◆ **Requirement**: Within the data below, count the lines that include "plus" and give only the count.

Top of Material to process

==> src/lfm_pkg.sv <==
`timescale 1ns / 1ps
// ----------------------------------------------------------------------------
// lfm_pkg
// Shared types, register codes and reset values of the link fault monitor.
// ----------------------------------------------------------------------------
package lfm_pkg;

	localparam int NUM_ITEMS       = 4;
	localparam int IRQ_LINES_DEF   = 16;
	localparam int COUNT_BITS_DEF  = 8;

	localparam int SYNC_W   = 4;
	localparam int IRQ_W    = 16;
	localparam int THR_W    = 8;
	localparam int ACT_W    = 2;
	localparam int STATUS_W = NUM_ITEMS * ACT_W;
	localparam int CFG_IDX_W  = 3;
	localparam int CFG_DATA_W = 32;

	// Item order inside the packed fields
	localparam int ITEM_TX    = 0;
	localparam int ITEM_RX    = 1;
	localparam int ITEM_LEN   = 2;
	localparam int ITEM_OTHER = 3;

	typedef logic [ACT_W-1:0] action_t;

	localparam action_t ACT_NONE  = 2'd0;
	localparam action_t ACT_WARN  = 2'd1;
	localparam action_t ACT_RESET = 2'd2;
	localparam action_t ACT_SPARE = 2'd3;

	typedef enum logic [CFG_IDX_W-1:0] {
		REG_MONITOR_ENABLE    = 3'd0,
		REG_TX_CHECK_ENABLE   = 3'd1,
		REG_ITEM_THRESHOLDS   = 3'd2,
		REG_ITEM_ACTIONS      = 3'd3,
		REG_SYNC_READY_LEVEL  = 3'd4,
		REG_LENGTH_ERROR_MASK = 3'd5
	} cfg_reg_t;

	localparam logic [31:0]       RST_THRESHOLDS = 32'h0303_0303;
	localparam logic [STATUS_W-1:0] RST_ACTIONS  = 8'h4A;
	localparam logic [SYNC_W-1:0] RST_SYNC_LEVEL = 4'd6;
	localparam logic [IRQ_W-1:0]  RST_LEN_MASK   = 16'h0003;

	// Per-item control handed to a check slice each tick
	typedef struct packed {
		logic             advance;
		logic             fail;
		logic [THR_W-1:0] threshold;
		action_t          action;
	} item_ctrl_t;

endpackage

Bottom of Material to process
Top of Material to process

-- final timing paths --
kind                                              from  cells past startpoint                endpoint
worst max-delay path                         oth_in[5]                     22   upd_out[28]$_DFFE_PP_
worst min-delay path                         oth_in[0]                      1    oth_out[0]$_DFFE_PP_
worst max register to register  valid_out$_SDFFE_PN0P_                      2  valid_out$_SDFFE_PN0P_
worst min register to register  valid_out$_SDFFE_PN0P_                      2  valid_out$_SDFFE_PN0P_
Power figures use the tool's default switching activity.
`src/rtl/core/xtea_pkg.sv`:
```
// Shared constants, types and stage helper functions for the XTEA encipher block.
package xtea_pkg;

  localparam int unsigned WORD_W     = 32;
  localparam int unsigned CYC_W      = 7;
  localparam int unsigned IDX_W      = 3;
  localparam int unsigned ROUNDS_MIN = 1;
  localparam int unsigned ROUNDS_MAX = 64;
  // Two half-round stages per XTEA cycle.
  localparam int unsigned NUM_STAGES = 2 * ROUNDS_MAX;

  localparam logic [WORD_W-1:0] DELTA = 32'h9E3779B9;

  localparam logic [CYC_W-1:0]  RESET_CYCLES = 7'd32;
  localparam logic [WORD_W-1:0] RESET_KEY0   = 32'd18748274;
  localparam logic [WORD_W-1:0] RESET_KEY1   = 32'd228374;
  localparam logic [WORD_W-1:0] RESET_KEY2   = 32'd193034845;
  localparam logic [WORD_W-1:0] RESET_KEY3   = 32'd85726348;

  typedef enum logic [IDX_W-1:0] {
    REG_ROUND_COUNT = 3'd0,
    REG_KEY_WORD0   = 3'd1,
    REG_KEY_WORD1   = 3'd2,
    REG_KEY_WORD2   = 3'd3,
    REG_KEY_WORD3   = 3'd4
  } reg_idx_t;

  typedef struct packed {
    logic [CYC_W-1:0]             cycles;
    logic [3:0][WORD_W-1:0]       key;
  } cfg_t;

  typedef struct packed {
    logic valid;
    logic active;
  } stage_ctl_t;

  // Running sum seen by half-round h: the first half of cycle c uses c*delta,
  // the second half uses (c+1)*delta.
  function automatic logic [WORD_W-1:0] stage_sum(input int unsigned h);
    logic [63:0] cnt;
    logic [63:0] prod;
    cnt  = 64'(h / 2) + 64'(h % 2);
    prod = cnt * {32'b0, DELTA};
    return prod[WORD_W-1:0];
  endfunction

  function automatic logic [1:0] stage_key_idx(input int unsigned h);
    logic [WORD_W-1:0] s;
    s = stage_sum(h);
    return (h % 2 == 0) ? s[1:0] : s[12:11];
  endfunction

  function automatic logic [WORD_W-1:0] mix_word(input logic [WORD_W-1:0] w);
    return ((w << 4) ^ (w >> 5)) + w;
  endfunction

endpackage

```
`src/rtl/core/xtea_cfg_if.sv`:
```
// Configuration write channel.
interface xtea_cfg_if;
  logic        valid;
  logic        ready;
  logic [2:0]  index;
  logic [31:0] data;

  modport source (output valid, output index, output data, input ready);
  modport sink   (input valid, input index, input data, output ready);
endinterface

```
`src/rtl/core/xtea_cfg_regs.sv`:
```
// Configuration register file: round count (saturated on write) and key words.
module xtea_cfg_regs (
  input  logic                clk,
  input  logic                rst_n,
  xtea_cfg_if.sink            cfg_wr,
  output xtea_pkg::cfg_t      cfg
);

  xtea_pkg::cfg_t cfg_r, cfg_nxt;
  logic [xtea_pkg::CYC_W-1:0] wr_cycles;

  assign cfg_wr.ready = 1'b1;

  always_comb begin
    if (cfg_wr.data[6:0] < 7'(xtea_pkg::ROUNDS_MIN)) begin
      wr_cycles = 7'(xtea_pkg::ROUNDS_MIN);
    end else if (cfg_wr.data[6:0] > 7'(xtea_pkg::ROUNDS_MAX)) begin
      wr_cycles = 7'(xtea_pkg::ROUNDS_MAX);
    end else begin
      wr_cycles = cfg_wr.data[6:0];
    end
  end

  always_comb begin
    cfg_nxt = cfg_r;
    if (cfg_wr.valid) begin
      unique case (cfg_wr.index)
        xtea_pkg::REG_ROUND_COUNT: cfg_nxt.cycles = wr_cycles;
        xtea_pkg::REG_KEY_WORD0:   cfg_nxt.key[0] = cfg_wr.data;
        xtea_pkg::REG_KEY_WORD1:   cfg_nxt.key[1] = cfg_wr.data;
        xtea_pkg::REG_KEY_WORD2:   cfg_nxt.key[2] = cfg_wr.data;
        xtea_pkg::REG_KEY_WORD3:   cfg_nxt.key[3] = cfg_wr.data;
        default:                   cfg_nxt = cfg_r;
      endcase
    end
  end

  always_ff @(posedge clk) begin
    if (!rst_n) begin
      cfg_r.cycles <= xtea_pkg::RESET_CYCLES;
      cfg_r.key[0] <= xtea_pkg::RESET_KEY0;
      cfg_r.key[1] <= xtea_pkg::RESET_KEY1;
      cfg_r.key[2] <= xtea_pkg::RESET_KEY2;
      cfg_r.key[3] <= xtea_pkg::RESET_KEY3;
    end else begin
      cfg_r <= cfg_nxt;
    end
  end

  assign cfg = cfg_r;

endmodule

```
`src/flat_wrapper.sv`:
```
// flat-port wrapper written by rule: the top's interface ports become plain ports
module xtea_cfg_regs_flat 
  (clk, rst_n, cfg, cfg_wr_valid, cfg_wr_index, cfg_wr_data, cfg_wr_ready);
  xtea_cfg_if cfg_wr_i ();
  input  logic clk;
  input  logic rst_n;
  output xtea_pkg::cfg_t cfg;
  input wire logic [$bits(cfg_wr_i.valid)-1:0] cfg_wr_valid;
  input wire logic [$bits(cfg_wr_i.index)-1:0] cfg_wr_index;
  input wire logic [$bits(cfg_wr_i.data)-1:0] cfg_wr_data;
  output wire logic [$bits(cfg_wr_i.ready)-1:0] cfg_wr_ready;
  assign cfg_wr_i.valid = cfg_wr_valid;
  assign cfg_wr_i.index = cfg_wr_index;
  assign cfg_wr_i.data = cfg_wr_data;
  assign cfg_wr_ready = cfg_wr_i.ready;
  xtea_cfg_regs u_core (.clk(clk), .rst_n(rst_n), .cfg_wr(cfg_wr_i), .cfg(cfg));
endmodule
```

Bottom of Material to process
Top of Material to process

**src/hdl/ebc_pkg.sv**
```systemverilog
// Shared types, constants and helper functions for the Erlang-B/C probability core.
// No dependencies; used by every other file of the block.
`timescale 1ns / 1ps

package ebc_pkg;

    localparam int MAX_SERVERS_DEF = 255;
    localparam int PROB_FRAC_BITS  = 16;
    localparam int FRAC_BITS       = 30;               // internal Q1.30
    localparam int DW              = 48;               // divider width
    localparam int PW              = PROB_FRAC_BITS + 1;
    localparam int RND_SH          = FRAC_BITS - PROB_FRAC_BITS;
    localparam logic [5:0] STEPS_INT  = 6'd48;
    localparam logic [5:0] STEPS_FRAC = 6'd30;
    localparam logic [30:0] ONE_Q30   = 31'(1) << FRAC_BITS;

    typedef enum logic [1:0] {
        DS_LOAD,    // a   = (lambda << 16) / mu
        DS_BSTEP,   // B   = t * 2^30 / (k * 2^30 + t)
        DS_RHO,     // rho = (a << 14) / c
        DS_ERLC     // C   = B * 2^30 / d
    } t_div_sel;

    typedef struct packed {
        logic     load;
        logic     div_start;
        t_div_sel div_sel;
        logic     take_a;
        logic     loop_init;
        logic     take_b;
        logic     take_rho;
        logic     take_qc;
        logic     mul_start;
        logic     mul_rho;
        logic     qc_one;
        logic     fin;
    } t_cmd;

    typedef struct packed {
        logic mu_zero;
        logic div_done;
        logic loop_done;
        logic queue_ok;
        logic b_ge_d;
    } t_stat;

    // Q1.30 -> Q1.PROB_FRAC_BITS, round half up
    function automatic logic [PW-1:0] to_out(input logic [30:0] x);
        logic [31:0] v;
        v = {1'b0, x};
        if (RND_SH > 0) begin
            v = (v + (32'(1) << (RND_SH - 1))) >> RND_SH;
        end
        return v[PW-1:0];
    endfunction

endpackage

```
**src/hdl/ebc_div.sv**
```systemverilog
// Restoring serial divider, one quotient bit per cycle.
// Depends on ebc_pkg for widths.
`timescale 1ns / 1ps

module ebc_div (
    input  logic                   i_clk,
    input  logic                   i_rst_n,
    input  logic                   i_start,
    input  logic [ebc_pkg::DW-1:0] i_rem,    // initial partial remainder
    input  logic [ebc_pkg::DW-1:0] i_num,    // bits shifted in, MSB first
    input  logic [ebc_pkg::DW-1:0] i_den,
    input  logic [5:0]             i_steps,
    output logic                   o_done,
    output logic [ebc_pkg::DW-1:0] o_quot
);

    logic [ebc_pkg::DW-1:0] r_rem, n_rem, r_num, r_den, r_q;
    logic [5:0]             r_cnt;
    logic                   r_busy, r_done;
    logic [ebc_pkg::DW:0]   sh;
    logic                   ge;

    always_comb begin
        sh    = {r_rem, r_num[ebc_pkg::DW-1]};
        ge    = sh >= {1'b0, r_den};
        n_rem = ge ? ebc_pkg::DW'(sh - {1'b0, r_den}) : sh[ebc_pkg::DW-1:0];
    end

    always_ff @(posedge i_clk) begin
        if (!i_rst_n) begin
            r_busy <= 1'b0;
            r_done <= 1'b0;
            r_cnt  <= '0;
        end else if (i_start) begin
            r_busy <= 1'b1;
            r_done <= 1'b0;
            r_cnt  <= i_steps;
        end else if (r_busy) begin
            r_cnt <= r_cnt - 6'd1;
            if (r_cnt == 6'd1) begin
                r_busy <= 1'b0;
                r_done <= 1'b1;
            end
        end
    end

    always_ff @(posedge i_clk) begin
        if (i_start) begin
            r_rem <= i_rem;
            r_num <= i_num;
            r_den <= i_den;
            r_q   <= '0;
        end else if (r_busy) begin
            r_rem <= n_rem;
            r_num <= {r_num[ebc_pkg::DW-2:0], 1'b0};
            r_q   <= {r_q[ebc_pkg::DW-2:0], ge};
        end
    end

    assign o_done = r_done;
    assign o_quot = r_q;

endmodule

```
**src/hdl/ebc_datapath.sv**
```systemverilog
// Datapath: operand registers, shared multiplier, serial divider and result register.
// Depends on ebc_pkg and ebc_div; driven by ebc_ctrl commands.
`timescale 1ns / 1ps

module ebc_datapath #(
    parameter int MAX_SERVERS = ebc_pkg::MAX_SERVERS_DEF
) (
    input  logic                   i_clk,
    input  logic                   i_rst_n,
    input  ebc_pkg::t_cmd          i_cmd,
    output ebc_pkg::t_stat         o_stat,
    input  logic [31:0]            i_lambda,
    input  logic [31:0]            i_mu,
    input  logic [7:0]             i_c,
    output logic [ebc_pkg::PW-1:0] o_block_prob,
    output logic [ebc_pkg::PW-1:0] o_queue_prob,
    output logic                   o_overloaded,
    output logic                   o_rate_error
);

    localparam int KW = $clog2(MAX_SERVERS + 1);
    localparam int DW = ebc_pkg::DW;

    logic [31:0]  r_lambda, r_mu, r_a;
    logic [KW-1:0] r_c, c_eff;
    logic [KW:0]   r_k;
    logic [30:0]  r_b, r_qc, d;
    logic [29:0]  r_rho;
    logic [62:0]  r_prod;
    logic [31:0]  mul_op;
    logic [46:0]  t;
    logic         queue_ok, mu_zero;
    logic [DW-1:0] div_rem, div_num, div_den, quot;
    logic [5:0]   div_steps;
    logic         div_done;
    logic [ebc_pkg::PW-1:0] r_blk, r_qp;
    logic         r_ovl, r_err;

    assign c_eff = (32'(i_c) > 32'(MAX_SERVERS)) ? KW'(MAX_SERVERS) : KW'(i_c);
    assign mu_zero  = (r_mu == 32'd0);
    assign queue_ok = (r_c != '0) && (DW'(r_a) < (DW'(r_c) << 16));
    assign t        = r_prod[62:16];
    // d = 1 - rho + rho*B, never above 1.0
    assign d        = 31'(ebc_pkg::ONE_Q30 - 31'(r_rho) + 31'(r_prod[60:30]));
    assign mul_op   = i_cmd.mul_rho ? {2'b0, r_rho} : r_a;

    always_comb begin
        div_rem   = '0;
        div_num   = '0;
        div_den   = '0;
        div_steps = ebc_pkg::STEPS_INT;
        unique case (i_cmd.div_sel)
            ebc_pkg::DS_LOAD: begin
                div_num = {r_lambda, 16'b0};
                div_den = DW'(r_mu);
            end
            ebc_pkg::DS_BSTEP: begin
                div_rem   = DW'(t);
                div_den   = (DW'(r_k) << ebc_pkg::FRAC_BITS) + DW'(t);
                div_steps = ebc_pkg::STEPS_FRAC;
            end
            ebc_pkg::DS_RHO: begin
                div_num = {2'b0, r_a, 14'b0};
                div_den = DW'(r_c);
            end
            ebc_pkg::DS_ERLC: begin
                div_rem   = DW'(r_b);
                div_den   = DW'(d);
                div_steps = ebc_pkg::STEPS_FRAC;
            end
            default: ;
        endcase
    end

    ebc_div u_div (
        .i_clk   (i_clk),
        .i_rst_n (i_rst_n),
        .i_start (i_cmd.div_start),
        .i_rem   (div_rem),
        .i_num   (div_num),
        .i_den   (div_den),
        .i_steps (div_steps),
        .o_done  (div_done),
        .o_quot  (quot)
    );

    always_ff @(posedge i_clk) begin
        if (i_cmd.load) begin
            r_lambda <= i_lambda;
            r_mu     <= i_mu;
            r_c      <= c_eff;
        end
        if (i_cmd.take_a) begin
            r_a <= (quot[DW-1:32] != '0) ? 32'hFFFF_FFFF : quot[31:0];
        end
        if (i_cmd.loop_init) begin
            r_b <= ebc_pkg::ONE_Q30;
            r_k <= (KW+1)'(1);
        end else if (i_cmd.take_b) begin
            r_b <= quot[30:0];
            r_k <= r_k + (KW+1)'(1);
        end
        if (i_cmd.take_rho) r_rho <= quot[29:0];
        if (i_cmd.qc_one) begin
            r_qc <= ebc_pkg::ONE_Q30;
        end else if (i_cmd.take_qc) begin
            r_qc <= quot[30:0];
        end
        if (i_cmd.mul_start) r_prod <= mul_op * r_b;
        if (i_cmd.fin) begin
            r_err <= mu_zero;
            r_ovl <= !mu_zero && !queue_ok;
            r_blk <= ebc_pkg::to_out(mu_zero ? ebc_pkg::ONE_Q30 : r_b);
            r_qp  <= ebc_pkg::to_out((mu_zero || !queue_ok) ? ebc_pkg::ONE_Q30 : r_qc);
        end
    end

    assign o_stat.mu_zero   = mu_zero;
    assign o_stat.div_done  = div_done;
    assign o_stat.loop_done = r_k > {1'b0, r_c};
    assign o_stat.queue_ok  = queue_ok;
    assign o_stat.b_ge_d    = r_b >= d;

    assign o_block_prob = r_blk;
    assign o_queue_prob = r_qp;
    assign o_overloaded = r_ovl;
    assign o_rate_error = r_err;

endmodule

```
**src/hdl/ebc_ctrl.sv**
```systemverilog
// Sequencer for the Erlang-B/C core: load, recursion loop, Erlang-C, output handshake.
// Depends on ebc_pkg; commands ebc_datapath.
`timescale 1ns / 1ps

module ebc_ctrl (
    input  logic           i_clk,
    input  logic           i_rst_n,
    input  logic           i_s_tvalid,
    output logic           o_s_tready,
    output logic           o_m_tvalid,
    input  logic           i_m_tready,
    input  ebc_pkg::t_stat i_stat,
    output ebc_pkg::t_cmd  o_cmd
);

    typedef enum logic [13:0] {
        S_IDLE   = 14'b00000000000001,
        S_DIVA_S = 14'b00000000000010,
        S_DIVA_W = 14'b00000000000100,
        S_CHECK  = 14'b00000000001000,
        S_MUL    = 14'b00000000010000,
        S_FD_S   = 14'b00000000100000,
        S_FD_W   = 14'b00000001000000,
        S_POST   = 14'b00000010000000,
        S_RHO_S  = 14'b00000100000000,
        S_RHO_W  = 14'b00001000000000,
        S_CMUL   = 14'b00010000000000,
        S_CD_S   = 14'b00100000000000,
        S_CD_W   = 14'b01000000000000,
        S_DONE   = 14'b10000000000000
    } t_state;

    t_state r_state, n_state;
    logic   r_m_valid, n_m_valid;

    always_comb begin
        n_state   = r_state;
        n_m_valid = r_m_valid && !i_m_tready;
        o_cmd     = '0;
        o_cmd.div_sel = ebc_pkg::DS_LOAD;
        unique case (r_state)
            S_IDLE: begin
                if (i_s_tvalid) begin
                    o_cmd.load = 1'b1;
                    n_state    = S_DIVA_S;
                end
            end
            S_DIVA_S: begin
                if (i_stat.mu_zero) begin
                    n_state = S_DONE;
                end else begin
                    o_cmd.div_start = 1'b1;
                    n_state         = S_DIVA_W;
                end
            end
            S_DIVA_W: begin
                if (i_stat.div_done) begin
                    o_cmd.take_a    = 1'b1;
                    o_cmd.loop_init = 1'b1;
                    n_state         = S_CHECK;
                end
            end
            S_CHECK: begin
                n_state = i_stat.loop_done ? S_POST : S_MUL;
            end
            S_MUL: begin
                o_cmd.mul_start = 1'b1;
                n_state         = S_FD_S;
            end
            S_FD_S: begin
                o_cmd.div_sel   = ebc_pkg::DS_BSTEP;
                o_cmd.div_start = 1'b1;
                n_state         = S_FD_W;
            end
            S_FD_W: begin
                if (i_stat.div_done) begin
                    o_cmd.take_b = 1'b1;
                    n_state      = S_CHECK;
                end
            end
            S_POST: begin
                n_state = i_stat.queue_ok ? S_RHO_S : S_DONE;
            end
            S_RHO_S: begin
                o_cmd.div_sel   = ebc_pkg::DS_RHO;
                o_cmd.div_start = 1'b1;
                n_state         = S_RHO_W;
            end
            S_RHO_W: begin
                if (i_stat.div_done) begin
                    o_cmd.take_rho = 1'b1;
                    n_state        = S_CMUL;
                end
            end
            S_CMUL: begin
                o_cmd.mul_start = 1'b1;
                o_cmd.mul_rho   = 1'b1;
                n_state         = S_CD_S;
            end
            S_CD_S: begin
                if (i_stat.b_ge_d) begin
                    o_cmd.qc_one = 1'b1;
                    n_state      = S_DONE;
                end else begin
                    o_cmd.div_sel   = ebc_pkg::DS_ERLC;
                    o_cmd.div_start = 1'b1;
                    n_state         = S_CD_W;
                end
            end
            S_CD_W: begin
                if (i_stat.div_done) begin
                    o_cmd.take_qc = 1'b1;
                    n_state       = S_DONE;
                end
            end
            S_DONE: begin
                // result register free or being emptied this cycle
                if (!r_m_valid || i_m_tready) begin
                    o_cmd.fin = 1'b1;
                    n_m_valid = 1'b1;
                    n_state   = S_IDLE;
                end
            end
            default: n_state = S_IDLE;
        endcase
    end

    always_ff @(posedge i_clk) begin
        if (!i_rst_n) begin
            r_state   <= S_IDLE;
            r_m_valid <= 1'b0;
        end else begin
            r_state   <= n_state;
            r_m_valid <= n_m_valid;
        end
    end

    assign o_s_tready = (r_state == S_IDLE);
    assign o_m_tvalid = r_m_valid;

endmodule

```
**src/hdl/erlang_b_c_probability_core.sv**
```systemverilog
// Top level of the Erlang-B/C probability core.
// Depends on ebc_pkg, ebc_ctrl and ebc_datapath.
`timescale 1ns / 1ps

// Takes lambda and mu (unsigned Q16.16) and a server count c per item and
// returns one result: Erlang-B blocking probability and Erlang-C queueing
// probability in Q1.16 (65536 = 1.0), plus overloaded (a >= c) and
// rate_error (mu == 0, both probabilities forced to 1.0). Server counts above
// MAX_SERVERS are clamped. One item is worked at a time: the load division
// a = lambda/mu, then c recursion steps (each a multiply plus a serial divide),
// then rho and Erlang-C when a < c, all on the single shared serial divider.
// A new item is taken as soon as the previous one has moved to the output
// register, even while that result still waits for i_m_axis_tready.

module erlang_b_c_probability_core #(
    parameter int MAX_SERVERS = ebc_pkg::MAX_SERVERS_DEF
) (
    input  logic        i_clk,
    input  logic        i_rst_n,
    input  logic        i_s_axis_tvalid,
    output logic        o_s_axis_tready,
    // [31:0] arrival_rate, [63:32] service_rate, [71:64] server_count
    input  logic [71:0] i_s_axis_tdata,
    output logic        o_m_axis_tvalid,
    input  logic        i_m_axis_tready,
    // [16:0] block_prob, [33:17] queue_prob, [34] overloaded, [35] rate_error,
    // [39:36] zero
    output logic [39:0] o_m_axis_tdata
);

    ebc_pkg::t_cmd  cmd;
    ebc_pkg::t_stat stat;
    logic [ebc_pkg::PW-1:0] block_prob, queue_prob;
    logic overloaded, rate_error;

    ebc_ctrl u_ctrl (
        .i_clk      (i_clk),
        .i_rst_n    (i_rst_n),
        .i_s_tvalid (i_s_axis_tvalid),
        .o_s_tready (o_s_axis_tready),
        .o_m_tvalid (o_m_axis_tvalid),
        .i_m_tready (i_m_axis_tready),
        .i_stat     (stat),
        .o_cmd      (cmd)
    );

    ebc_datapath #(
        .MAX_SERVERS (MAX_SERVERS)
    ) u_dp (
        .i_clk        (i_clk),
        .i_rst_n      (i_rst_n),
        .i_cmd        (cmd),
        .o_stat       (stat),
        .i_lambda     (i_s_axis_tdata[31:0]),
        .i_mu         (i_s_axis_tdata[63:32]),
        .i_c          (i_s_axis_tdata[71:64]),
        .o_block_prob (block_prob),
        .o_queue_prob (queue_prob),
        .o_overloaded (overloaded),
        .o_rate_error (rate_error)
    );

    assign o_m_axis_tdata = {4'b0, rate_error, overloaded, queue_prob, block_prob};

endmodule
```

Bottom of Material to process

◆ **Answer box**: 2